[EXERCISE PROMPT] One line at a time, check the entries below for the word "routing", and copy each line that has it.
- Opening Delimiter -
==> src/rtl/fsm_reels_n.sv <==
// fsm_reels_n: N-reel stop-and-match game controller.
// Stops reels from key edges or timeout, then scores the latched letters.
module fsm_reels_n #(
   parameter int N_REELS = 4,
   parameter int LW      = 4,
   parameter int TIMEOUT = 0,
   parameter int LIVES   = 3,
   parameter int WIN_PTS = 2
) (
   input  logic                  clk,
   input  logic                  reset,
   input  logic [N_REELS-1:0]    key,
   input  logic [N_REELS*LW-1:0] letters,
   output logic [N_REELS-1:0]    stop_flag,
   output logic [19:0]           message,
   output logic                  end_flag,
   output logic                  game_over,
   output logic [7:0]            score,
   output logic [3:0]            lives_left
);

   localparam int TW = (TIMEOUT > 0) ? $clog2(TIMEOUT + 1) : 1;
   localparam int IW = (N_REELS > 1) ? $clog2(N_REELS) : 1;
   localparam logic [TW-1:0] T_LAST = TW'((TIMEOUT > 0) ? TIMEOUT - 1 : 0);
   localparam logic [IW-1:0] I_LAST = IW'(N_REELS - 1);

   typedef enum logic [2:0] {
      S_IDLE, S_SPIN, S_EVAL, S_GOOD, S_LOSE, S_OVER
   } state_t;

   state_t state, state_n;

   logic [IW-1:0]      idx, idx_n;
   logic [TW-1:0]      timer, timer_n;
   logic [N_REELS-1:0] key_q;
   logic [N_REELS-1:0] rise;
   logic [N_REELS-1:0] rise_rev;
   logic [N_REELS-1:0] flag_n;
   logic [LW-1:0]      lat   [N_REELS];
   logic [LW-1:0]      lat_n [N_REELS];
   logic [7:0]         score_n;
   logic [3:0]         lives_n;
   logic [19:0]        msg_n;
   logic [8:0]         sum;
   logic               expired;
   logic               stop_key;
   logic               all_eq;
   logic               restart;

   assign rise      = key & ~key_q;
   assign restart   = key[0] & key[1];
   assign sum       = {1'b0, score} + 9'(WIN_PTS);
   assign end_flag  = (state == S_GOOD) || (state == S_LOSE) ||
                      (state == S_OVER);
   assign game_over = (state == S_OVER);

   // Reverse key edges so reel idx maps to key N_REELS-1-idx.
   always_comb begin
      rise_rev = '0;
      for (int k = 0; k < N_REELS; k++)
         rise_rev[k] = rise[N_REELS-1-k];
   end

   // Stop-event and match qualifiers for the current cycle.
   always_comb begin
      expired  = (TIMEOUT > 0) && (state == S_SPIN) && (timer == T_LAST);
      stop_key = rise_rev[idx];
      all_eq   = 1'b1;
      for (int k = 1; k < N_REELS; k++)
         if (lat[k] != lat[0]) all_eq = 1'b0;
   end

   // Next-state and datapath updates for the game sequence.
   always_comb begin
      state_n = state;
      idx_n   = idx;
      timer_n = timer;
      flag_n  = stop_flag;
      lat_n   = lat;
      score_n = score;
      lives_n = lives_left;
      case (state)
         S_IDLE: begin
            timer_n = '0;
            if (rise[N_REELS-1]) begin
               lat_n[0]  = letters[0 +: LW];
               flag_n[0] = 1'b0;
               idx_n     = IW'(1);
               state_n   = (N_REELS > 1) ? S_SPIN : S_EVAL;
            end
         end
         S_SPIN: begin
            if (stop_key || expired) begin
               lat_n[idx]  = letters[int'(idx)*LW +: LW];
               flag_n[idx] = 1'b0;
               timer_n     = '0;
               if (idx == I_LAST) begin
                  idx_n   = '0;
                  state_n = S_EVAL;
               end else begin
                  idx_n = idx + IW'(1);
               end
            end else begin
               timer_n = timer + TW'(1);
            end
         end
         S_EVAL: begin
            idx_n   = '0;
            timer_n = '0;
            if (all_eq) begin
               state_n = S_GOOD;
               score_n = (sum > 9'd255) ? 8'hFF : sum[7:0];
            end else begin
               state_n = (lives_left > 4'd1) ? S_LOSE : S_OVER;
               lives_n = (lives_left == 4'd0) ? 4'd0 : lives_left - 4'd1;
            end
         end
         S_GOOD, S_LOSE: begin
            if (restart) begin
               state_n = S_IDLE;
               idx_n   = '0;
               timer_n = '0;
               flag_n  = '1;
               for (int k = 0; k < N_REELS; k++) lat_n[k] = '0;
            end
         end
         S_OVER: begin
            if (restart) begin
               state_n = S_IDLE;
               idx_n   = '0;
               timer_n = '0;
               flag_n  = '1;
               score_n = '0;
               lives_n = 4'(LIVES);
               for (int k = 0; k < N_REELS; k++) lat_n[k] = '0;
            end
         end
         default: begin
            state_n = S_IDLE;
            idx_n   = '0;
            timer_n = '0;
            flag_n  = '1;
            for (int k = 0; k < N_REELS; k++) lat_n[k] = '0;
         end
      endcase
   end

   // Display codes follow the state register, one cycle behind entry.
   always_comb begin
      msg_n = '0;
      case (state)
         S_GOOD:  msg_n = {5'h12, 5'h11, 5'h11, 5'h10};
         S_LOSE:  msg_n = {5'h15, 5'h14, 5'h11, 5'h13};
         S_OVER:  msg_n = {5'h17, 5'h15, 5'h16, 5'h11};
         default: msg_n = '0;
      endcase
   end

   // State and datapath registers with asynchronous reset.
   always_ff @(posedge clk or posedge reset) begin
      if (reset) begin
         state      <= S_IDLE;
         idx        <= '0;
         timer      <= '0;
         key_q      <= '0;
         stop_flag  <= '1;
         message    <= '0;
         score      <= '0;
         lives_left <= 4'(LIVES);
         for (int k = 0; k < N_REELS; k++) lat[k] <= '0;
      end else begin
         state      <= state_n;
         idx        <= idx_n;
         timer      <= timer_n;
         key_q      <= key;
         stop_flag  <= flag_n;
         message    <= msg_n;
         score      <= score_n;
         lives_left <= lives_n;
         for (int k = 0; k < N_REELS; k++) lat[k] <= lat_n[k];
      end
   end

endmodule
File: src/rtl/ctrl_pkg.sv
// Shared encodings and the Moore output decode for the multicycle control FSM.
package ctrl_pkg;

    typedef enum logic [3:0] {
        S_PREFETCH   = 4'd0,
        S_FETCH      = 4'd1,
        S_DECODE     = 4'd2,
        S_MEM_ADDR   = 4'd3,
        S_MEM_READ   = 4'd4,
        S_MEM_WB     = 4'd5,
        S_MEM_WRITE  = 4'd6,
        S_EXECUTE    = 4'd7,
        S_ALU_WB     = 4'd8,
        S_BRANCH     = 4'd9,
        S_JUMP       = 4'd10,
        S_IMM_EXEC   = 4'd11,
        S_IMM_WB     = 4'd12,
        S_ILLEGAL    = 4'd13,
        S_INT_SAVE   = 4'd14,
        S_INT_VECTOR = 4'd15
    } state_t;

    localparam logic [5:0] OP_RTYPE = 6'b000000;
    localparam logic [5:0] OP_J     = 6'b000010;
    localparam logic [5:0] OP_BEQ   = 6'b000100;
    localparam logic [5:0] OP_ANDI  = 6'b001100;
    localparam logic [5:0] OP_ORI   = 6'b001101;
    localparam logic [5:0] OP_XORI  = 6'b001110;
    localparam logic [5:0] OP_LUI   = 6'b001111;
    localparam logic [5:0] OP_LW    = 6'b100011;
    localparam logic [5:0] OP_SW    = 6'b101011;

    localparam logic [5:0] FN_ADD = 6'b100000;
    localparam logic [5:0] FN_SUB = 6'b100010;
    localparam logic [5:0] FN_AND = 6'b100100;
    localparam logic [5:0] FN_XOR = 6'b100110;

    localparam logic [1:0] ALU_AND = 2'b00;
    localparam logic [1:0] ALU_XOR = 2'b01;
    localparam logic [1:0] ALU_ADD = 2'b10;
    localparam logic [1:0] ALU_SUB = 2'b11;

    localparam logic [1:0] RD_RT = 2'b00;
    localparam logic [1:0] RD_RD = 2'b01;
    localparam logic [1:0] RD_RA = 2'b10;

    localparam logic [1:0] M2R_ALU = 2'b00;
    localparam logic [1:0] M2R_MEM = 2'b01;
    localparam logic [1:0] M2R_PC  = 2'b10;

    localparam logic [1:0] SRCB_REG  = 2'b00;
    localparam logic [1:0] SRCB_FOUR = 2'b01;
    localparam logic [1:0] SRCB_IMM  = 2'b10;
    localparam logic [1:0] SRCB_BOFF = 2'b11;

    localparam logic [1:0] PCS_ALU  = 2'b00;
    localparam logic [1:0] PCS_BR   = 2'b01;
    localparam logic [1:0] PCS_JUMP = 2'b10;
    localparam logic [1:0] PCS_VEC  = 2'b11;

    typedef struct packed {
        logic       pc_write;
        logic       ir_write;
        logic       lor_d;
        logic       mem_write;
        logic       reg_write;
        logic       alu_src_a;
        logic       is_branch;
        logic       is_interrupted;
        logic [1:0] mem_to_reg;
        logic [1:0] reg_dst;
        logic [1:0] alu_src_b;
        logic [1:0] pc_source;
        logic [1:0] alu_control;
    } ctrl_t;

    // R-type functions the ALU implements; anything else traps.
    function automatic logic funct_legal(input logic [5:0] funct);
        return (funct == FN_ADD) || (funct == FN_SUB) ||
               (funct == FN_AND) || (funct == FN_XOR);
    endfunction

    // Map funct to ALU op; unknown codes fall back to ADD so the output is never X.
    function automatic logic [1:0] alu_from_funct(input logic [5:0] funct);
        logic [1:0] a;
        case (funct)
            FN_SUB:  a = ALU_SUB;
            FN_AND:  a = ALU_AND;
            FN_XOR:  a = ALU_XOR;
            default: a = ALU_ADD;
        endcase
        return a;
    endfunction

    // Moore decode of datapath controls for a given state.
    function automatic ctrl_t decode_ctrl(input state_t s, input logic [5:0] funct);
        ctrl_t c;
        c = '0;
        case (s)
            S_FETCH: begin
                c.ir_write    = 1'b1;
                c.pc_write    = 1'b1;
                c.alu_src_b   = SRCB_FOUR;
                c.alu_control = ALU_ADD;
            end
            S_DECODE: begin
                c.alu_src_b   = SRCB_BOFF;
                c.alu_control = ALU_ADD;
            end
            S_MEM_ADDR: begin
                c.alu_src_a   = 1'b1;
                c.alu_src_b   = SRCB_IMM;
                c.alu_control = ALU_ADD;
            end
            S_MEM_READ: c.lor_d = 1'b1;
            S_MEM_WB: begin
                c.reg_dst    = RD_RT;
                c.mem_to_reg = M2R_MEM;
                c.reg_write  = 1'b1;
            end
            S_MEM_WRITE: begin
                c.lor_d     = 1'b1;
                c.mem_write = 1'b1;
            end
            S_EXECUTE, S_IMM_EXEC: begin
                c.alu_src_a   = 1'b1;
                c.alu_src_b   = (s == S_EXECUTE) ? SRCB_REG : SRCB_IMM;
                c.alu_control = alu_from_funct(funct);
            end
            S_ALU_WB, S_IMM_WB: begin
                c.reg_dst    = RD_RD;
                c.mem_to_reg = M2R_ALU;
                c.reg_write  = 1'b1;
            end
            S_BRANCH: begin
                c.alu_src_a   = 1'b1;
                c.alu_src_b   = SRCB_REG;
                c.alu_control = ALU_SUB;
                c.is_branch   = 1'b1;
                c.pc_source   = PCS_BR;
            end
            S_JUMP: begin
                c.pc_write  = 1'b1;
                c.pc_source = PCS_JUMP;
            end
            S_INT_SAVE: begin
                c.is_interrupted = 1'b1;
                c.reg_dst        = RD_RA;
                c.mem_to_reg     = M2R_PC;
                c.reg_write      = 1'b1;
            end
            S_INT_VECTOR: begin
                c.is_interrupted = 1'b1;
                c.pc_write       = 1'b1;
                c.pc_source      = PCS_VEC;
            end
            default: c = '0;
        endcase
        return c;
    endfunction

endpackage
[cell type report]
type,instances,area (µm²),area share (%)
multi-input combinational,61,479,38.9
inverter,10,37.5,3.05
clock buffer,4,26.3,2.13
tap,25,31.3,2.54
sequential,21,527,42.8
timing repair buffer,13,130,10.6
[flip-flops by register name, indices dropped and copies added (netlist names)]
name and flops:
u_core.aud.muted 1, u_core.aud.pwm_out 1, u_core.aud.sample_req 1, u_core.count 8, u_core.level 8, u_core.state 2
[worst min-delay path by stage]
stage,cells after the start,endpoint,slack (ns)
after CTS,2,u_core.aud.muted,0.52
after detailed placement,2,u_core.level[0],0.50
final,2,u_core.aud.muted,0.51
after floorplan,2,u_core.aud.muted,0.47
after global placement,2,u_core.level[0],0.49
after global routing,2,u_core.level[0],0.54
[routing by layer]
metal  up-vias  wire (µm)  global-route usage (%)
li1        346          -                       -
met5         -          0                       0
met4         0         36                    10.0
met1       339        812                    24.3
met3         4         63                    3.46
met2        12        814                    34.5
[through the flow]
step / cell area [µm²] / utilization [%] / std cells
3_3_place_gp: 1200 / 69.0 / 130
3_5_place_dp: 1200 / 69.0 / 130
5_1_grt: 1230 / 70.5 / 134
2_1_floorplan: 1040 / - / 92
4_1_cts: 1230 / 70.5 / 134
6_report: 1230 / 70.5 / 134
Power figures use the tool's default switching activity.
- Closing Delimiter -
[RESPONSE TO THIS EXERCISE]
after global routing,2,u_core.level[0],0.54
[routing by layer]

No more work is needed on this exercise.